» TASK DESCRIPTION
Would you please copy the part of the material below that opens with the line containing "set odb orfs/results/sky130hd/melendez_mult/base/1_synth.odb" and closes with the line containing "- Each of the"? Copy it exactly, and only it.

▽

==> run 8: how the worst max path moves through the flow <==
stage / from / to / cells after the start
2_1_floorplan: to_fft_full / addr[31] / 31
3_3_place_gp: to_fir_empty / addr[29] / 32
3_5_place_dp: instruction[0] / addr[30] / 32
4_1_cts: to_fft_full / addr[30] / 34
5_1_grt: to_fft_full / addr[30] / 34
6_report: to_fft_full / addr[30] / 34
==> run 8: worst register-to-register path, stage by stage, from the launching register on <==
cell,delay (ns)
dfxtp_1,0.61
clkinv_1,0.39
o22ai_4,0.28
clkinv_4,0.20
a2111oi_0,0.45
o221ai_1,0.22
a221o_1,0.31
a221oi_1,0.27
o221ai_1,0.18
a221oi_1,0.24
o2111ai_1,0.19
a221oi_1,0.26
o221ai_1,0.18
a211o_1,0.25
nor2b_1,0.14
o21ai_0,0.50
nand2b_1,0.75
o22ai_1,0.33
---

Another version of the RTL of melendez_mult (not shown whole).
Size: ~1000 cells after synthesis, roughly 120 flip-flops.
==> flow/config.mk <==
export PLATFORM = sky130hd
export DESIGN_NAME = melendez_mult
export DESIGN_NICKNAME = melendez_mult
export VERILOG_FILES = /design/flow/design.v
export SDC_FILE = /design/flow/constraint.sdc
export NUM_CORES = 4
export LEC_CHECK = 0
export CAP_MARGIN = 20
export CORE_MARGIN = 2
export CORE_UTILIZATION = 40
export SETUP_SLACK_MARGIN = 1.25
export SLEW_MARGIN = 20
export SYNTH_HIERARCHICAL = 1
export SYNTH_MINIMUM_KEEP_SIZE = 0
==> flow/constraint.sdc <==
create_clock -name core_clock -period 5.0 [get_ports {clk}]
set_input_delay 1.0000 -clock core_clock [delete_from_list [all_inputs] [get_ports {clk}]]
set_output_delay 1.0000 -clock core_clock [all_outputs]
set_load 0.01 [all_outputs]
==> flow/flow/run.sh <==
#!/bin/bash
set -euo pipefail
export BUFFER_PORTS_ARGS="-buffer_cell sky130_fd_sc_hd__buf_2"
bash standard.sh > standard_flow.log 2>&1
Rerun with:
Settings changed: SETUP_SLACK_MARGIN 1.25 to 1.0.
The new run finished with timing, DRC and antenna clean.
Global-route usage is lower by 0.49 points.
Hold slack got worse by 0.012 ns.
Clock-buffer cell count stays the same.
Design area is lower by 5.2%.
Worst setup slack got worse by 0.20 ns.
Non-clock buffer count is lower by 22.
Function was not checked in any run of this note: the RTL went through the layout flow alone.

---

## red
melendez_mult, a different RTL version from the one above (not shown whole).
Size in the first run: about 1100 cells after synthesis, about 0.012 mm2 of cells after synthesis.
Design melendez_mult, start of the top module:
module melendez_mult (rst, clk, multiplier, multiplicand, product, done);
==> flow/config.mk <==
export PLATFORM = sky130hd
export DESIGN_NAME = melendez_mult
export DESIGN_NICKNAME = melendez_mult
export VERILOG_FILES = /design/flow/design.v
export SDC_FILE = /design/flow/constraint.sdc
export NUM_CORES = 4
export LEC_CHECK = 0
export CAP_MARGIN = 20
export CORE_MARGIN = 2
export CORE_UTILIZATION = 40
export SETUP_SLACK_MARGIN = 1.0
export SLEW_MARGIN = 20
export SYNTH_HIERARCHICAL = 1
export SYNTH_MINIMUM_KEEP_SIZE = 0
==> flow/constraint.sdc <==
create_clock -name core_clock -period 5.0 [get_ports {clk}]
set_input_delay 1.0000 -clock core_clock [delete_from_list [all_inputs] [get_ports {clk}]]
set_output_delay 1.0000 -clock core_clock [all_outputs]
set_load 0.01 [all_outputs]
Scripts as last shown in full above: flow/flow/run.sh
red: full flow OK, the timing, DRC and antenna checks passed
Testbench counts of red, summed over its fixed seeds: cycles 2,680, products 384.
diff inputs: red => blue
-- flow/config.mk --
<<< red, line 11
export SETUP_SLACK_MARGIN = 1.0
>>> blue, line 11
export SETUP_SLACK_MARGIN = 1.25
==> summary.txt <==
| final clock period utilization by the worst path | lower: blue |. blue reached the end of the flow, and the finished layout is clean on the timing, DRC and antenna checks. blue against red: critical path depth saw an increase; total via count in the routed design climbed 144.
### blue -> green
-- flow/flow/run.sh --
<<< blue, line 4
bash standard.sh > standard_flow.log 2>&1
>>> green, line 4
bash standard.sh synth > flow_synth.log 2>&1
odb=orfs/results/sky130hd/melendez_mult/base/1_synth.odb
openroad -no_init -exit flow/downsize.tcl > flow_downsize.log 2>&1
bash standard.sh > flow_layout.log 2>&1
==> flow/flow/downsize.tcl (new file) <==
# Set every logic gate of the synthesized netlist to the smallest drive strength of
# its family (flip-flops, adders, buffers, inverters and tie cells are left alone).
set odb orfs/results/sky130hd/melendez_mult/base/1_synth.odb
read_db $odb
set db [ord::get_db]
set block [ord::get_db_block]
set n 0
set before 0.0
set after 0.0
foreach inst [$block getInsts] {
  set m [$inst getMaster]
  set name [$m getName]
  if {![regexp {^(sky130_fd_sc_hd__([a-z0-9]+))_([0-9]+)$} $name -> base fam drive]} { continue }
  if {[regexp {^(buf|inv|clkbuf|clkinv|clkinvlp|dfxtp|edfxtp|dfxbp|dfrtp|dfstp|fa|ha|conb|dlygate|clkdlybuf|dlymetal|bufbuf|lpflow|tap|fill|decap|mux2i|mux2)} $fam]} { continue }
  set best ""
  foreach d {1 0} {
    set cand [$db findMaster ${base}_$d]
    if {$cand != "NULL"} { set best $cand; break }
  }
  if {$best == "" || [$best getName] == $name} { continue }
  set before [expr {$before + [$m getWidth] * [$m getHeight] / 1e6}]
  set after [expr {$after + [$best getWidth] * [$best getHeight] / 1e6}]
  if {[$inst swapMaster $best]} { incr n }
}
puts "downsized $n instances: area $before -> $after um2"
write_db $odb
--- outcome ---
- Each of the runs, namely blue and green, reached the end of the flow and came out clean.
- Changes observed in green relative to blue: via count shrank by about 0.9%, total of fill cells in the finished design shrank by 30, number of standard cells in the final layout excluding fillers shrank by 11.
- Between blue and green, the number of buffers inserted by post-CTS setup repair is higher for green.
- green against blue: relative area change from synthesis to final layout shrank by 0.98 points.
Source: an optimization exercise on an open RTL-to-GDS flow (aim: small area). Production flows keep margins and buffers that such runs may drop.
Only simulation tests tie the RTL to the original design; equivalence was not proved.
No activity file was given, so power comes from the tool's default toggle rates. No driver is modelled on the clock port, so clocking that relies on it looks cheaper here than on a real chip.

==> flow/design.v <==
`default_nettype none
module fifo_16_1024_ft
  (
   input wire        clk,
   input wire        srst,
   input wire [13:0] din,
   input wire        wr_en,
   input wire        rd_en,
   output wire [13:0] dout,
   output wire       valid
   );
    localparam DEPTH_LOG2 = 4;
    reg [13:0] mem [0:(1<<DEPTH_LOG2)-1];
    reg [DEPTH_LOG2:0] wp;
    reg [DEPTH_LOG2:0] rp;
    wire empty = (wp == rp);
    wire full = (wp[DEPTH_LOG2] != rp[DEPTH_LOG2]) &&
                (wp[DEPTH_LOG2-1:0] == rp[DEPTH_LOG2-1:0]);
    assign valid = ~empty;
    assign dout = mem[rp[DEPTH_LOG2-1:0]];
    always @(posedge clk) begin
	if(wr_en == 1'b1 && full == 1'b0) begin
	    mem[wp[DEPTH_LOG2-1:0]] <= din;
	end
    end
    always @(posedge clk) begin
	if(srst == 1'b1) begin
	    wp <= 0;
	    rp <= 0;
	end else begin
	    if(wr_en == 1'b1 && full == 1'b0) begin
		wp <= wp + 1'b1;
	    end
	    if(rd_en == 1'b1 && empty == 1'b0) begin
		rp <= rp + 1'b1;
	    end
	end
    end
endmodule  
`default_nettype wire
`default_nettype none
module cmac_usplus_emitter
  (
   input wire clk,
   input wire reset,
   input wire din_valid,
   input wire din_sop,
   input wire din_eop,
   input wire [5:0] din_mty,
   output wire dout_kick,
   output wire [13:0] dout_bytes,
   input wire cmac_busy,
   input wire cmac_done,
   input wire cmac_tx_rdy
   );
    reg [7:0] beats;
    reg       dout_ready;
    always @(posedge clk) begin
	if(din_valid == 1'b1)
	    beats <= din_sop ? 8'd1 : beats + 8'd1;
    end
    always @(posedge clk) begin
	if(reset == 1'b1)
	    dout_ready <= 1'b0;
	else
	    dout_ready <= din_valid & din_eop;
    end
    reg fifo_rd;
    wire [13:0] fifo_q;
    wire fifo_valid;
    fifo_16_1024_ft fifo_i(.clk(clk),
			   .srst(reset),
			   .din({beats, 6'd0} - {8'd0, din_mty}),
			   .wr_en(dout_ready),
			   .rd_en(fifo_rd),
			   .dout(fifo_q),
			   .valid(fifo_valid));
    reg kick_reg, wait_done;
    reg [13:0] bytes_reg;
    assign dout_kick = kick_reg;
    assign dout_bytes = bytes_reg;
    wire start = !kick_reg && !wait_done && fifo_valid && cmac_tx_rdy;
    always @(posedge clk) begin
	if(start == 1'b1)
	    bytes_reg <= fifo_q;
    end
    always @(posedge clk) begin
	if(reset == 1'b1) begin
	    kick_reg <= 1'b0;
	    wait_done <= 1'b0;
	    fifo_rd <= 1'b0;
	end else begin
	    fifo_rd <= start;
	    if(start == 1'b1)
		kick_reg <= 1'b1;
	    else if(kick_reg == 1'b1 && cmac_busy == 1'b1) begin
		kick_reg <= 1'b0;
		wait_done <= 1'b1;
	    end else if(wait_done == 1'b1 && cmac_done == 1'b1)
		wait_done <= 1'b0;
	end
    end
endmodule  
`default_nettype wire
`default_nettype none
module ether_echo
  (
   input wire         clk,
   input wire         reset,
   input wire [127:0] rx_dataout0,
   input wire [127:0] rx_dataout1,
   input wire [127:0] rx_dataout2,
   input wire [127:0] rx_dataout3,
   input wire         rx_enaout0,
   input wire         rx_sopout0,
   input wire         rx_eopout0,
   input wire         rx_eopout1,
   input wire         rx_eopout2,
   input wire         rx_eopout3,
   input wire [3:0]   rx_mtyout0,
   input wire [3:0]   rx_mtyout1,
   input wire [3:0]   rx_mtyout2,
   input wire [3:0]   rx_mtyout3,
   output reg  [511:0] send_data,
   output reg          send_valid,
   output reg          send_sop,
   output reg          send_eop,
   output wire [7:0]   send_mty,
   output wire         tx_kick,
   output wire [13:0]  tx_bytes,
   input wire          cmac_busy,
   input wire          cmac_done,
   input wire          cmac_tx_rdy
   );
    localparam [15:0] APP_KEY = 16'h3434;
    wire [5:0] recv_mty = rx_eopout3 == 1'b1 ? {2'd0, rx_mtyout3}
	       : rx_eopout2 == 1'b1 ? {2'd1, rx_mtyout2}
	       : rx_eopout1 == 1'b1 ? {2'd2, rx_mtyout1}
	       : rx_eopout0 == 1'b1 ? {2'd3, rx_mtyout0}
               : 6'd0;
    wire recv_eop = rx_eopout0 | rx_eopout1 | rx_eopout2 | rx_eopout3;
    wire [511:0] recv_data = {rx_dataout0, rx_dataout1, rx_dataout2, rx_dataout3};
    reg in_frame;
    wire first = !in_frame && rx_enaout0 && rx_sopout0 && recv_data[415:400] == APP_KEY;
    wire acc = first || (in_frame && rx_enaout0);
    always @(posedge clk) begin
	if(reset == 1'b1)
	    in_frame <= 1'b0;
	else if(first && !recv_eop)
	    in_frame <= 1'b1;
	else if(in_frame && rx_enaout0 && recv_eop)
	    in_frame <= 1'b0;
    end
    reg [511:0] din_q;
    reg         acc_q, first_q, last_q;
    reg [5:0]   mty_q;
    wire swap = !in_frame && rx_sopout0;
    always @(posedge clk) begin
	din_q <= swap ? {recv_data[463:416], recv_data[511:464], recv_data[415:0]} : recv_data;
	mty_q <= recv_mty;
	first_q <= first;
	last_q <= recv_eop;
    end
    always @(posedge clk) begin
	if(reset == 1'b1)
	    acc_q <= 1'b0;
	else
	    acc_q <= acc;
    end
    reg [511:0] hold_q;
    reg         pend, hold_first, hold_last;
    reg [5:0]   hold_mty;
    wire single = acc_q && first_q && last_q;
    wire flush = !acc_q && pend && hold_last;
    always @(posedge clk) begin
	if(acc_q == 1'b1) begin
	    hold_q <= din_q;
	    hold_first <= first_q;
	    hold_last <= last_q;
	    hold_mty <= mty_q;
	end
    end
    always @(posedge clk) begin
	if(reset == 1'b1)
	    pend <= 1'b0;
	else if(acc_q == 1'b1)
	    pend <= !single;
	else if(flush == 1'b1)
	    pend <= 1'b0;
    end
    reg [5:0] send_mty_q;
    assign send_mty = {2'd0, send_mty_q};
    always @(posedge clk) begin
	send_data <= single ? din_q : hold_q;
	send_sop <= single ? 1'b1 : hold_first;
	send_eop <= single ? 1'b1 : flush;
	if(single)
	    send_mty_q <= mty_q;
	else if(flush)
	    send_mty_q <= hold_mty;
    end
    always @(posedge clk) begin
	if(reset == 1'b1)
	    send_valid <= 1'b0;
	else
	    send_valid <= single || flush || (acc_q && pend);
    end
    cmac_usplus_emitter cmac_usplus_emitter_i
      (
       .clk(clk),
       .reset(reset),
       .din_valid(send_valid),
       .din_sop(send_sop),
       .din_eop(send_eop),
       .din_mty(send_mty_q),
       .dout_kick(tx_kick),
       .dout_bytes(tx_bytes),
       .cmac_busy(cmac_busy),
       .cmac_done(cmac_done),
       .cmac_tx_rdy(cmac_tx_rdy)
       );
endmodule  
`default_nettype wire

△

» RESPONSE AREA
set odb orfs/results/sky130hd/melendez_mult/base/1_synth.odb
read_db $odb
set db [ord::get_db]
set block [ord::get_db_block]
set n 0
set before 0.0
set after 0.0
foreach inst [$block getInsts] {
  set m [$inst getMaster]
  set name [$m getName]
  if {![regexp {^(sky130_fd_sc_hd__([a-z0-9]+))_([0-9]+)$} $name -> base fam drive]} { continue }
  if {[regexp {^(buf|inv|clkbuf|clkinv|clkinvlp|dfxtp|edfxtp|dfxbp|dfrtp|dfstp|fa|ha|conb|dlygate|clkdlybuf|dlymetal|bufbuf|lpflow|tap|fill|decap|mux2i|mux2)} $fam]} { continue }
  set best ""
  foreach d {1 0} {
    set cand [$db findMaster ${base}_$d]
    if {$cand != "NULL"} { set best $cand; break }
  }
  if {$best == "" || [$best getName] == $name} { continue }
  set before [expr {$before + [$m getWidth] * [$m getHeight] / 1e6}]
  set after [expr {$after + [$best getWidth] * [$best getHeight] / 1e6}]
  if {[$inst swapMaster $best]} { incr n }
}
puts "downsized $n instances: area $before -> $after um2"
write_db $odb
--- outcome ---
- Each of the runs, namely blue and green, reached the end of the flow and came out clean.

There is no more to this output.